According to her long-time friend and agronomy major Cynthia Winkel, that’s just who Feekes is — passionate about agriculture, faith and family and she “doesn’t let anything get her down.”
“When I went to visit her in the hospital for the first time after the accident she was asking everyone how they were doing with it,” Winkel said. “She was more concerned about how everyone else was handling the situation, rather than worrying about herself.”
The accident happened during Feekes’ summer internship.
Her spirits never diminished, and she constantly had to be reminded to “slow down” when she worked, said Scott Summa, Feekes’ former supervisor and manager at Archer Co-op.
“She was so excited when I called her and the doctor had given her a release to come back on a restricted work schedule,” Summa said. “She was just elated.”
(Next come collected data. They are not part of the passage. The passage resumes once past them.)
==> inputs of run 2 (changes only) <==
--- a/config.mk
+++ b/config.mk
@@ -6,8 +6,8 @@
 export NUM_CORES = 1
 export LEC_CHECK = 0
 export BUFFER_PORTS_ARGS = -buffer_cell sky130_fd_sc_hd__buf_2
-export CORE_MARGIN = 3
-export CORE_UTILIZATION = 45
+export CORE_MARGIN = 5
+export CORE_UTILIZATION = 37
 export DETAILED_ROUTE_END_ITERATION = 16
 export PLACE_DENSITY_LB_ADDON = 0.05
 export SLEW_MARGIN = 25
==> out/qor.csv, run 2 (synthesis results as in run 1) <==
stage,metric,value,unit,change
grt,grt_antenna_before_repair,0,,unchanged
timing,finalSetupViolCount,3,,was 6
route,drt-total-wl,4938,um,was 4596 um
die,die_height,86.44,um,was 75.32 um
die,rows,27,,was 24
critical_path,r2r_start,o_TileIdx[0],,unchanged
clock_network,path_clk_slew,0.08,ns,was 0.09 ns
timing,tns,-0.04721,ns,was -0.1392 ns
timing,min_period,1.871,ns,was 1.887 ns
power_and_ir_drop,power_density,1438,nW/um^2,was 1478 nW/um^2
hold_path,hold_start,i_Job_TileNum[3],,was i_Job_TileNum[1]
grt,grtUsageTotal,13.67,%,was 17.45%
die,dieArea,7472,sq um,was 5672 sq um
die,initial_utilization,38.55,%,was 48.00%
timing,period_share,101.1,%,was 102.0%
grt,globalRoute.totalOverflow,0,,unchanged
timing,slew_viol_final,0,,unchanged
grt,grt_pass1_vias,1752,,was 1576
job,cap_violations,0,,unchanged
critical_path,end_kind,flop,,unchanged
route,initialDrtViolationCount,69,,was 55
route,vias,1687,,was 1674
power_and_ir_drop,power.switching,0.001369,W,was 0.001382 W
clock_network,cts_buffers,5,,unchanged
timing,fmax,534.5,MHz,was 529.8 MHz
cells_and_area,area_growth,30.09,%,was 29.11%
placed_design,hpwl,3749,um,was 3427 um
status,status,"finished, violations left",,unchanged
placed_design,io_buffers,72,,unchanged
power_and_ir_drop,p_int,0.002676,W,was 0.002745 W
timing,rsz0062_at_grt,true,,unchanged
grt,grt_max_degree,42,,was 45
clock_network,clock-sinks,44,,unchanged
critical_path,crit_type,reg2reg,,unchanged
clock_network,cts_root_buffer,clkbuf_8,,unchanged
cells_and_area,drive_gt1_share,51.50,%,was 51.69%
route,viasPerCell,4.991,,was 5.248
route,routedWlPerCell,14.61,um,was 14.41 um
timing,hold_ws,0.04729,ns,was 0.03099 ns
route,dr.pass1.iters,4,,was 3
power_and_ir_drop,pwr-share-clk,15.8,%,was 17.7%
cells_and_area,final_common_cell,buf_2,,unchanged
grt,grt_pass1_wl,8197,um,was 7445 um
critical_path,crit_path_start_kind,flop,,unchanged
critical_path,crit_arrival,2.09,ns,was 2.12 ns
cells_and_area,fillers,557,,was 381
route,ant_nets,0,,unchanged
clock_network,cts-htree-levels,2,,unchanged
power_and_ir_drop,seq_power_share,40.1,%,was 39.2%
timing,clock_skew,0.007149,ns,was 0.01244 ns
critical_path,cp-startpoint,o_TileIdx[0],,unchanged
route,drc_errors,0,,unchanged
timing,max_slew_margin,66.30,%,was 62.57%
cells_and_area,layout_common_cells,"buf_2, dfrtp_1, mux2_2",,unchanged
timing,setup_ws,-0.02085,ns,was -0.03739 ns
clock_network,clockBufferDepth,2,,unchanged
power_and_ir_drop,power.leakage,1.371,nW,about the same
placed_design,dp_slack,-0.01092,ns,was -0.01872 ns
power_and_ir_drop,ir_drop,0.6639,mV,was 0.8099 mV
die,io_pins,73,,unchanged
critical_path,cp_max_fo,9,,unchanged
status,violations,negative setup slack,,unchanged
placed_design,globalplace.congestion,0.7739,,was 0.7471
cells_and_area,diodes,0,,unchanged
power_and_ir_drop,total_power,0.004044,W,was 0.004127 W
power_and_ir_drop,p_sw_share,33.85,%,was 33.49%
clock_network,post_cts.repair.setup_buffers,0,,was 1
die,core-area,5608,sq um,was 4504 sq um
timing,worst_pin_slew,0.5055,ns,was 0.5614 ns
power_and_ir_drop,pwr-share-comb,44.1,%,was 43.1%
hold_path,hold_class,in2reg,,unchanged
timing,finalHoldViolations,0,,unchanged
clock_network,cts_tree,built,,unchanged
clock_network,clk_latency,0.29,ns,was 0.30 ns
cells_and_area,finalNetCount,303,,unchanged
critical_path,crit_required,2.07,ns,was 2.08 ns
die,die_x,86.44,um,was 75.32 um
Currently, Feekes is helping out her father on the family farm. Her attitude was an “inspiration,” Summa said.
Feekes has been called an inspiration a lot since her accident but doesn’t think she’s anything of the sort.
“Everyone says I’m an inspiration because of how positive I’ve been with it,” Feekes said. “But I’m — what else can you do? Why would you want to wallow in self-pity over something like this? Because you can’t change the outcome.”
Feekes continues to keep her sense of humor about her accident with the PTO shaft.
“It’s kind of a sick joke, but I find it kind of funny — because that’s just how I am — is the fact that I taught tractor PTO safety at farm safety camp in high school,” Feekes said. “If you can’t laugh about it, what can you do?”